Disadvantages of Metal Injection Moulding

While metal injection moulding offers numerous advantages, it also has limitations that can make it unsuitable in certain contexts. It’s important to understand these constraints when considering MIM as a manufacturing method:

❌ High initial investment costs – MIM involves high setup and tooling costs, making it less cost-effective for low-volume production. In such cases, alternative methods like CNC milling or turning may be more appropriate.

❌ Size and weight limitations – The process is best suited for small components—typically under 100 grams. MIM is not efficient for producing larger parts.

❌ Part shrinkage – As noted earlier, MIM parts shrink during the sintering stage. However, this shrinkage is predictable and can be compensated for during the mould design phase to ensure dimensional accuracy in the final product.

Conclusion

Metal injection moulding (MIM) has transformed the way manufacturers produce small, durable components across a variety of applications. By combining the design flexibility of plastic injection moulding with the strength of conventional metalworking techniques, MIM offers a precise and highly efficient manufacturing solution.
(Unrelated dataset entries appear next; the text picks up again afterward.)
<file path="design/flow/run.sh">
#!/bin/bash
# the make line also repeats each setting of config.mk as NAME=value (left out here)
make -C /OpenROAD-flow-scripts/flow DESIGN_CONFIG=/design/flow/config.mk WORK_HOME=/design/flow/orfs CLKGATE_MAP_FILE= finish
</file>
<file path="design/flow/config.mk">
export PLATFORM = sky130hd
export DESIGN_NAME = audio_core
export DESIGN_NICKNAME = audio_core
export VERILOG_FILES = /design/flow/design.v
export SDC_FILE = /design/flow/constraint.sdc
export NUM_CORES = 4
export LEC_CHECK = 0
export CAP_MARGIN = 20
export CORE_MARGIN = 2
export CORE_UTILIZATION = 40
export SLEW_MARGIN = 20
</file>
<file path="design/flow/constraint.sdc">
create_clock -name core_clock -period 16.7 [get_ports {AUD_BCLK}]
set_input_delay 3.3400 -clock core_clock [delete_from_list [all_inputs] [get_ports {AUD_BCLK}]]
set_output_delay 3.3400 -clock core_clock [all_outputs]
set_load 0.01 [all_outputs]
</file>
// my_top_architecture
module my_top_architecture (
    input clock,
    input resetn,
    input tunning,  
    input mode_switch,  
    input increment_button,  
    output wire [47:0] segment_out
);
wire [31:0] main_counter;
wire [31:0] seconds_counter;
wire [31:0] minutes_counter;
wire [31:0] hours_counter;
wire enable_seconds_counter;
wire enable_minutes_counter;
wire enable_hours_counter;
wire increment_signal;  
edge_detector edge_detector_inst (
    .clock(clock),
    .resetn(resetn),
    .increment_button(increment_button),
    .tunning(tunning),
    .increment_signal(increment_signal)
);
my_counter #(
    .counter_size(31),
    .counter_limit(32'd999)  
) main_counter_inst (
    .clock(clock),
    .resetn(resetn),
    .enable(1'b1),  
    .counter(main_counter)
);
my_signal_pulse #(
    .signal_period_one(32'd999)  
) my_signal_pulse_inst (
    .clock(clock),
    .resetn(resetn),
    .counter(main_counter),
    .signal_gen(enable_seconds_counter)  
);
my_counter #(
    .counter_size(31),
    .counter_limit(32'd59)  
) seconds_counter_inst (
    .clock(clock),
    .resetn(resetn),
    .enable(enable_seconds_counter && !tunning),  
    .counter(seconds_counter)
);
assign enable_minutes_counter = (enable_seconds_counter && (seconds_counter == 32'd59) && !tunning);
my_counter #(
    .counter_size(31),
    .counter_limit(32'd59)
) minutes_counter_inst (
    .clock(clock),
    .resetn(resetn),
    .enable(enable_minutes_counter || (increment_signal && mode_switch)),  
    .counter(minutes_counter)
);
assign enable_hours_counter = (enable_minutes_counter && (minutes_counter == 32'd59) && !tunning);
my_counter #(
    .counter_size(31),
    .counter_limit(32'd23)  
) hours_counter_inst (
    .clock(clock),
    .resetn(resetn),
    .enable(enable_hours_counter || (increment_signal && !mode_switch)),  
    .counter(hours_counter)
);
my_decoder my_decoder_inst (
  ...
Size in the first run: ~3100 cells after synthesis, ~170 flip-flops, roughly 53 I/O pins.
clock: 14.4 ns
lec_check: 0
cap_margin: 20
core_margin: 2
core_utilization: 40
place_density: 0.6
slew_margin: 20
run.sh (not shown) runs the stock make flow with config.mk's settings and CLKGATE_MAP_FILE=.
The first run went through all stages and came out clean.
Its ability to process a broad range of metals, including titanium, tungsten carbide, and stainless steel alloys, makes it suitable for diverse industries, from aerospace and automotive to consumer goods.

Alongside these capabilities, MIM delivers other key advantages, such as excellent surface finishes, strong compatibility with mass production and exceptional material efficiency. These qualities position MIM as a distinct and valuable method in modern manufacturing. As processes and materials continue to advance, MIM is expected to play an increasingly significant role in high-performance engineering and production worldwide.